* AVAILABLE DATA:
▼

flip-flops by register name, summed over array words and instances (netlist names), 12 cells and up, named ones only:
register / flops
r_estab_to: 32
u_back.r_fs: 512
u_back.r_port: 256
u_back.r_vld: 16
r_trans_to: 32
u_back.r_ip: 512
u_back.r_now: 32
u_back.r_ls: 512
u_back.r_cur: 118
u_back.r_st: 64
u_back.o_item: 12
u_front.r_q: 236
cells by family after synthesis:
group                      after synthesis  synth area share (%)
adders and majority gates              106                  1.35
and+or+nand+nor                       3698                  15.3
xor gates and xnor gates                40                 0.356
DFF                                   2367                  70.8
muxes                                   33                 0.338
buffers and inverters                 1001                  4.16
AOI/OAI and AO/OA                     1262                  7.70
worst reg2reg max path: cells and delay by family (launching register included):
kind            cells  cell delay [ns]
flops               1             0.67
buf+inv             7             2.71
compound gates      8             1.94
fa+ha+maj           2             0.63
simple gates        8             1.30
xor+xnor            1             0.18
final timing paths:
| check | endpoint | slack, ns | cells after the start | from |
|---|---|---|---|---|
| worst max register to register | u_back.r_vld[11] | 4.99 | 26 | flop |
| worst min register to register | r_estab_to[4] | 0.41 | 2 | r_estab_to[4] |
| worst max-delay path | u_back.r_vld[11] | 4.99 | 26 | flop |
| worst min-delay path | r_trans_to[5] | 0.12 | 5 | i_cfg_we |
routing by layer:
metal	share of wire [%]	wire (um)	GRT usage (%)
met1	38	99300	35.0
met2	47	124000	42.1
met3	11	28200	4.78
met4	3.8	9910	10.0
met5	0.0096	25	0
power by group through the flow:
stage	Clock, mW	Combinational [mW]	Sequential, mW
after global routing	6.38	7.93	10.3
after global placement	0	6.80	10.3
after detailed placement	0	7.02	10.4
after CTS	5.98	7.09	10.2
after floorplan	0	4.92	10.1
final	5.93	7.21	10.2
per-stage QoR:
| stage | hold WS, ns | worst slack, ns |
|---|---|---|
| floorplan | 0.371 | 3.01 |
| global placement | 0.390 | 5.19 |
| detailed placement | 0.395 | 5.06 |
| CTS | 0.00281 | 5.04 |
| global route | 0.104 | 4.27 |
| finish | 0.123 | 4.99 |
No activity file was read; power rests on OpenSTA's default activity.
$ cat src/hw/rtl/vzrd_pkg.sv
// shared types and constants for the zero-run visibility row decoder
package vzrd_pkg;

    localparam int BYTE_W     = 8;
    localparam int WORD_BYTES = 8;
    localparam int WORD_W     = BYTE_W * WORD_BYTES;
    localparam int FILL_W     = 3;
    localparam int VB_W       = 4;
    localparam int RB_W       = 10;

    localparam logic [BYTE_W-1:0] VISIBLE_BYTE = 8'hFF;
    localparam logic [BYTE_W-1:0] ESCAPE_BYTE  = 8'h00;
    localparam logic [RB_W-1:0]   ROW_BYTES_RESET = 10'd128;

    localparam logic KIND_BYTE = 1'b0;
    localparam logic KIND_FILL = 1'b1;

    typedef struct packed {
        logic              take;
        logic [BYTE_W-1:0] value;
        logic              set_clip;
    } vzrd_put_t;

endpackage
### config.mk
export PLATFORM = sky130hd
export DESIGN_NAME = ext_clock_period_validator_core
export DESIGN_NICKNAME = d
export VERILOG_FILES = /design/src/cpv_pkg.sv /design/src/ext_clock_period_validator_core.sv
export SDC_FILE = /design/constraint.sdc
export NUM_CORES = 1
export LEC_CHECK = 0
export BUFFER_PORTS_ARGS = -buffer_cell sky130_fd_sc_hd__buf_2
export CAP_MARGIN = 40
export CORE_MARGIN = 2
export CORE_UTILIZATION = 55
export DETAILED_ROUTE_END_ITERATION = 8
export PLACE_DENSITY = 0.73
export SYNTH_ARGS = -nofsm -noshare
export SYNTH_HDL_FRONTEND = slang
export SYNTH_SLANG_ARGS = --single-unit
### constraint.sdc
create_clock -name clk_i -period 13.4 [get_ports clk_i]
set_input_delay 0.67 -clock clk_i [delete_from_list [all_inputs] [get_ports clk_i]]
set_output_delay 0.67 -clock clk_i [all_outputs]
set_load 0.05 [all_outputs]
===== src/hw/rtl/stbs_pkg.sv =====
// ----------------------------------------------------------------------------
// stbs_pkg
// Shared constants and controller/datapath types for the sorted table search.
// ----------------------------------------------------------------------------
package stbs_pkg;

    localparam int TABLE_DEPTH = 1024;
    localparam int KEY_W       = 30;
    localparam int ADDR_W      = $clog2(TABLE_DEPTH);
    localparam int POS_W       = 11;
    localparam int CNT_W       = 11;
    localparam int STATUS_W    = 2;

    localparam logic FUNC_LOAD   = 1'b0;
    localparam logic FUNC_SEARCH = 1'b1;

    localparam logic [STATUS_W-1:0] ST_LOADED  = 2'd0;
    localparam logic [STATUS_W-1:0] ST_FOUND   = 2'd1;
    localparam logic [STATUS_W-1:0] ST_MISSING = 2'd2;

    typedef struct packed {
        logic                init_search;
        logic                mem_wr;
        logic                probe;
        logic                step;
        logic                out_load;
        logic [STATUS_W-1:0] out_status;
    } stbs_cmd_t;

    typedef struct packed {
        logic empty;
        logic hit;
    } stbs_sts_t;

endpackage


===== src/hw/rtl/stbs_ctrl.sv =====
// ----------------------------------------------------------------------------
// stbs_ctrl
// Sequencer for load and search beats and the response valid flag.
// ----------------------------------------------------------------------------
module stbs_ctrl
    import stbs_pkg::*;
(
    input  logic      clk,
    input  logic      rst_n,
    input  logic      req_valid,
    input  logic      req_func,
    output logic      req_ready,
    output logic      rsp_valid,
    input  logic      rsp_ready,
    input  stbs_sts_t sts,
    output stbs_cmd_t cmd
);

    localparam logic [1:0] S_IDLE   = 2'd0;
    localparam logic [1:0] S_PROBE  = 2'd1;
    localparam logic [1:0] S_CMP    = 2'd2;
    localparam logic [1:0] S_FINISH = 2'd3;

    logic [1:0]          state_reg, state_next;
    logic [STATUS_W-1:0] pend_reg, pend_next;
    logic                valid_reg, valid_next;
    logic                out_free;

    assign out_free  = !valid_reg || rsp_ready;
    assign req_ready = (state_reg == S_IDLE);
    assign rsp_valid = valid_reg;

    always_comb
    begin
        state_next     = state_reg;
        pend_next      = pend_reg;
        cmd            = '0;
        cmd.out_status = pend_reg;
        case (state_reg)
            S_IDLE:
            begin
                if (req_valid)
                begin
                    if (req_func == FUNC_SEARCH)
                    begin
                        cmd.init_search = 1'b1;
                        state_next      = S_PROBE;
                    end
                    else
                    begin
                        cmd.mem_wr = 1'b1;
                        pend_next  = ST_LOADED;
                        state_next = S_FINISH;
                    end
                end
            end
            S_PROBE:
            begin
                if (sts.empty)
                begin
                    pend_next  = ST_MISSING;
                    state_next = S_FINISH;
                end
                else
                begin
                    cmd.probe  = 1'b1;
                    state_next = S_CMP;
                end
            end
            S_CMP:
            begin
                if (sts.hit)
                begin
                    pend_next  = ST_FOUND;
                    state_next = S_FINISH;
                end
                else
                begin
                    cmd.step   = 1'b1;
                    state_next = S_PROBE;
                end
            end
            S_FINISH:
            begin
                if (out_free)
                begin
                    cmd.out_load = 1'b1;
                    state_next   = S_IDLE;
                end
            end
            default:
            begin
                state_next = S_IDLE;
            end
        endcase
    end

    always_comb
    begin
        valid_next = valid_reg;
        if (rsp_ready)
        begin
            valid_next = 1'b0;
        end
        if (cmd.out_load)
        begin
            valid_next = 1'b1;
        end
    end

    always_ff @(posedge clk or negedge rst_n)
    begin
        if (!rst_n)
        begin
            state_reg <= S_IDLE;
            pend_reg  <= ST_LOADED;
            valid_reg <= 1'b0;
        end
        else
        begin
            state_reg <= state_next;
            pend_reg  <= pend_next;
            valid_reg <= valid_next;
        end
    end

endmodule


===== config.mk =====
export PLATFORM = sky130hd
export DESIGN_NAME = stbs_ctrl
export DESIGN_NICKNAME = d
export VERILOG_FILES = /design/src/hw/rtl/stbs_pkg.sv /design/src/hw/rtl/stbs_ctrl.sv
export SDC_FILE = /design/constraint.sdc
export NUM_CORES = 1
export LEC_CHECK = 0
export ABC_AREA = 0
export BUFFER_PORTS_ARGS = -buffer_cell sky130_fd_sc_hd__buf_2
export CAP_MARGIN = 20
export CORE_AREA = 2 2 39 41
export DETAILED_ROUTE_END_ITERATION = 12
export DIE_AREA = 0 0 41 43
export PLACE_DENSITY = 0.54
export SLEW_MARGIN = 5
export SYNTH_ARGS = -nofsm -noshare
export SYNTH_HDL_FRONTEND = slang
export SYNTH_SLANG_ARGS = --single-unit

===== constraint.sdc =====
create_clock -name clk -period 2.8 [get_ports clk]
set_input_delay 0.56 -clock clk [delete_from_list [all_inputs] [get_ports clk]]
set_output_delay 0.56 -clock clk [all_outputs]
set_load 0.05 [all_outputs]

==> flow_summary.json <==
{
  "vias_per_cell": 4.17,
  "setup_viol": 0,
  "coreArea_um2": 1380,
  "critical_path.max_stage_delay_ns": 0.57,
  "drv_cap": 0,
  "final_area_um2": 405,
  "start_kind": "flop",
  "yosys.area_share.simple": 0.394,
  "synth_top_cell_area_share": 0.398,
  "firstDrtPassIters": 2,
  "clk_path_buf_depth": 2,
  "io_buffers": 15,
  "grt_util_all_layers": 0.0796,
  "rr_startpoint": "state_reg[1]",
  "hp-class": "input port to asynchronous set/reset pin",
  "wirelength_um": 609,
  "gp_routability_congestion": 0.790,
  "ys_warn_count": 0,
  "yosys.area.top_type": "dfrtp_1",
  "grt_pass1_vias": 214,
  "worst_pin_slew_ns": 0.384,
  "grt_start_max_net_pins": 12,
  "clockRootBuffer": "clkbuf_4",
  "synth_area_um2": 314,
  "yosysSeqAreaShare": 0.398,
  "row_count": 14,
  "cts_sinks": 5,
  "ys_types": 18,
  "antennaDiodeCount": 0,
  "fillCellCount": 155,
  "ys_top_cells_by_area": "dfrtp_1 (40%), nor2b_4 (8.8%), buf_6 (7.2%)",
  "status": "completed",
  "ant_nets": 0,
  "die_h_um": 43,
  "fin_nets": 56,
  "seq_area_um2": 125,
  "synth_compound_area_frac": 0.112,
  "io_pins": 16,
  "crit_type": "flop to output port",
  "hold_viol_final": 0,
  "grt_overflow": 0,
  "ys_seq_elements": 5,
  "numCtsBuffers": 3,
  "dieWidth_um": 41,
  "syn-num-nets": 39,
  "synth_xor_area_frac": 0,
  "crit_chain": "nand2_1 > nor2b_2 > buf_2",
  "worstPathMaxFanout": 11,
  "layout_min_cycle_time_ns": 1.99,
  "wl_per_cell_um": 9.52,
  "drive_gt1_frac": 0.479,
  "avgSynthCellArea_um2": 9.81,
  "final.setup.tns_ns": 0,
  "htreeDepth": 1,
  "yosys.area_share.adder": 0,
  "first_iter_violations": 5,
  "post_cts_buffers": 0,
  "end_kind": "output port",
  "rsz0062_at_grt": "no",
  "crit_arrival_ns": 1.43,
  "skew_ns": 0.00416,
  "clkTransAtPathRegs_ns": 0.04,
  "critPathSlowestCell": "dfrtp_1",
  "crit_start": "state_reg[1]",
  "start_util": 0.227,
  "dp_cells": 60,
  "ctsHoldBuffers": 0,
  "cts_resized": 0,
  "period_share": 0.711,
  "cts_tree": "done",
  "reg2reg_slack_ns": 1.72,
  "synthCells": 32,
  "dr_total_vias": 267,
  "placed_area_um2": 379,
  "max-slew-margin-rel": 0.744,
  "drcViolationCount": 0,
  "required_ns": 2.24,
  "antenna_found_initial": 0,
  "slew_viol_final": 0,
  "die-area_um2": 1760,
  "multiInputGateArea_um2": 159,
  "stdcell_count": 64,
  "clock.fmax_mhz": 502,
  "areaGrowthSynthToFinish_pct": 29.1,
  "synth_top_family_by_area": "simple AND/OR/NAND/NOR gates",
  "clk_latency_ns": 0.24,
  "grt_pass1_wl_um": 848,
  "yosys-mux-area-fraction": 0,
  "fin_util": 0.293
}
==> stage by stage <==
step / setup WS, ns / hold WS, ns
floorplan: 0.488 / 0.264
global placement: 1.00 / 0.380
detailed placement: 1.00 / 0.380
CTS: 0.789 / 0.126
global route: 0.717 / 0.119
finish: 0.808 / 0.126
==> critical path, delay by kind of cell, from the launching register on <==
| kind | cells | cell delay (ns) |
|---|---|---|
| buffers and inverters | 1 | 0.29 |
| DFF | 1 | 0.57 |
| and+or+nand+nor | 2 | 0.34 |
==> placed cells by master (no fill, tap or decap), drive strengths merged <==
cell type   n
buf        15
nor2        2
nor2b       4
nor3b       2
and3        1
dfrtp       5
a211oi      1
nand2       4
a21boi      1
nand2b      2
clkbuf      4
nor3        3
o21ai       4
==> synthesized netlist by cell type <==
library cell	number
a211oi_1	1
a21boi_0	1
and3_1	1
buf_4	1
buf_6	2
dfrtp_1	5
nand2_1	4
nand2b_1	2
nor2_1	2
nor2b_1	1
nor2b_2	1
nor2b_4	2
nor3_1	2
nor3_2	1
nor3b_1	1
nor3b_2	1
o21ai_0	3
o21ai_1	1
==> cell families after synthesis <==
| kind of cell | after synthesis |
|---|---|
| AOI/OAI and AO/OA | 6 |
| DFF | 5 |
| and+or+nand+nor | 18 |
| buffers and inverters | 3 |
==> layout make-up <==
type / count / share of cell area
clock buffers: 4 / 0.0648
flip-flops and latches: 5 / 0.309
multi-input cells: 24 / 0.392
well taps: 16 / 0.0494
repair buffers: 15 / 0.185
==> routing by layer <==
| layer | up-vias | share of wire | track usage |
|---|---|---|---|
| li1 | 141 | - | - |
| met1 | 115 | 0.52 | 0.104 |
| met2 | 11 | 0.42 | 0.0813 |
| met3 | 0 | 0.061 | 0.0314 |
| met4 | 0 | 0 | 0.100 |
| met5 | - | 0 | 0 |
==> worst paths after layout <==
check | end | cells past startpoint
worst max register to register | state_reg[1] | 3
worst max-delay path | cmd[2] | 3
worst min-delay path | state_reg[1] | 1
min in group clk | rsp_valid | 2
worst min register to register | rsp_valid | 2
max in group asynchronous | rsp_valid | 1
Power is not shown: default switching activity piles up to over one toggle a cycle in this logic, so the estimate is an artifact.
**config.mk**
```make
export PLATFORM = sky130hd
export DESIGN_NAME = wmt_ram
export DESIGN_NICKNAME = d
export VERILOG_FILES = /design/src/wmt_ram.sv
export SDC_FILE = /design/constraint.sdc
export NUM_CORES = 1
export LEC_CHECK = 0
export BUFFER_PORTS_ARGS = -buffer_cell sky130_fd_sc_hd__buf_4
export CORE_MARGIN = 1.5
export CORE_UTILIZATION = 41
export DETAILED_ROUTE_END_ITERATION = 8
export GPL_TIMING_DRIVEN = 1
export SKIP_LAST_GASP = 1
export SYNTH_ARGS = -nofsm -noshare
export SYNTH_HDL_FRONTEND = slang
export SYNTH_SLANG_ARGS = --single-unit
```
**constraint.sdc**
```tcl
create_clock -name clk -period 3.8 [get_ports clk]
set_clock_uncertainty 0.05 [all_clocks]
set_input_delay 0.19 -clock clk [delete_from_list [all_inputs] [get_ports clk]]
set_output_delay 0.19 -clock clk [all_outputs]
set_load 0.02 [all_outputs]
```
<file path="src/wmt_pkg.sv">
// Shared types, constants and helpers of the waypoint mileage tracker.
// No dependencies; the top level, the distance unit and the testbench import this package.
`timescale 1ns / 1ps

package wmt_pkg;

  localparam int MAX_POINTS_DEF = 1024;

  localparam int MIL_W = 32;  // encoder mileage
  localparam int POS_W = 24;  // one position coordinate
  localparam int SQ_W  = 50;  // squared distance
  localparam int THR_W = 13;  // reach threshold
  localparam int ENT_W = MIL_W + 2 * POS_W;  // one table entry

  localparam logic [THR_W-1:0] THR_RESET = 13'd300;
  localparam logic [THR_W-1:0] THR_MIN   = 13'd50;
  localparam logic [THR_W-1:0] THR_MAX   = 13'd5000;

  typedef enum logic [2:0] {
    OP_CLEAR  = 3'd0,
    OP_APPEND = 3'd1,
    OP_LOAD   = 3'd2,
    OP_START  = 3'd3,
    OP_STOP   = 3'd4,
    OP_TICK   = 3'd5
  } op_t;

  typedef enum logic [1:0] {
    MODE_IDLE  = 2'd0,
    MODE_READY = 2'd1,
    MODE_RUN   = 2'd2
  } mode_t;

  typedef enum logic [3:0] {
    S_IDLE, S_EXEC, S_LOAD, S_PREV, S_READ, S_DATA, S_MEAS, S_EVAL, S_EMIT
  } state_t;

  // Request to the squared-distance unit.
  typedef struct packed {
    logic                    go;
    logic signed [POS_W-1:0] cx;
    logic signed [POS_W-1:0] cy;
    logic signed [POS_W-1:0] wx;
    logic signed [POS_W-1:0] wy;
  } dist_req_t;

  // Answer of the squared-distance unit; done pulses for one cycle.
  typedef struct packed {
    logic            done;
    logic [SQ_W-1:0] sq;
  } dist_res_t;

  function automatic logic [THR_W-1:0] clamp_thr(input logic [THR_W-1:0] v);
    logic [THR_W-1:0] r;
    if (v < THR_MIN) r = THR_MIN;
    else if (v > THR_MAX) r = THR_MAX;
    else r = v;
    return r;
  endfunction

endpackage

</file>
<file path="src/wmt_dist.sv">
// Squared distance unit: one shared 25x25 multiplier; a new request is taken only at step 0, after the last result.
// Depends on wmt_pkg.
`timescale 1ns / 1ps

module wmt_dist (
  input  logic               clk,
  input  logic               rst_n,
  input  wmt_pkg::dist_req_t req,
  output wmt_pkg::dist_res_t res
);
  import wmt_pkg::*;

  logic [1:0]               step_r, step_nxt;
  logic                     done_r, done_nxt;
  logic signed [POS_W:0]    dx_r, dx_nxt, dy_r, dy_nxt;
  logic [SQ_W-1:0]          prod_r, prod_nxt, acc_r, acc_nxt, sq_r, sq_nxt;
  logic signed [POS_W:0]    m_op;
  logic signed [2*POS_W+1:0] m_full;

  // The operand alternates between dx and dy.
  assign m_op   = (step_r == 2'd1) ? dx_r : dy_r;
  assign m_full = m_op * m_op;

  always_comb begin
    step_nxt = step_r;
    done_nxt = 1'b0;
    dx_nxt   = dx_r;
    dy_nxt   = dy_r;
    prod_nxt = prod_r;
    acc_nxt  = acc_r;
    sq_nxt   = sq_r;
    case (step_r)
      2'd0: begin
        if (req.go) begin
          dx_nxt   = {req.cx[POS_W-1], req.cx} - {req.wx[POS_W-1], req.wx};
          dy_nxt   = {req.cy[POS_W-1], req.cy} - {req.wy[POS_W-1], req.wy};
          step_nxt = 2'd1;
        end
      end
      2'd1: begin
        prod_nxt = m_full[SQ_W-1:0];
        step_nxt = 2'd2;
      end
      2'd2: begin
        acc_nxt  = prod_r;
        prod_nxt = m_full[SQ_W-1:0];
        step_nxt = 2'd3;
      end
      default: begin
        sq_nxt   = acc_r + prod_r;
        done_nxt = 1'b1;
        step_nxt = 2'd0;
      end
    endcase
  end

  always_ff @(posedge clk) begin
    if (!rst_n) begin
      step_r <= 2'd0;
      done_r <= 1'b0;
    end else begin
      step_r <= step_nxt;
      done_r <= done_nxt;
    end
    dx_r   <= dx_nxt;
    dy_r   <= dy_nxt;
    prod_r <= prod_nxt;
    acc_r  <= acc_nxt;
    sq_r   <= sq_nxt;
  end

  assign res.done = done_r;
  assign res.sq   = sq_r;

  assert property (@(posedge clk) disable iff (!rst_n) done_r |-> step_r == 2'd0)
    else $error("distance result out of step");
  assert property (@(posedge clk) disable iff (!rst_n)
    (step_r == 2'd3) |=> done_r)
    else $error("distance result missing");
  assert property (@(posedge clk) disable iff (!rst_n)
    (step_r == 2'd1) |=> (step_r == 2'd2))
    else $error("distance sequence broken");

endmodule

</file>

▲

* AIM OF THE TASK: Counting only those lines of the data above where the word "xnor" appears, give the number and nothing more.

* RESPONSE: 2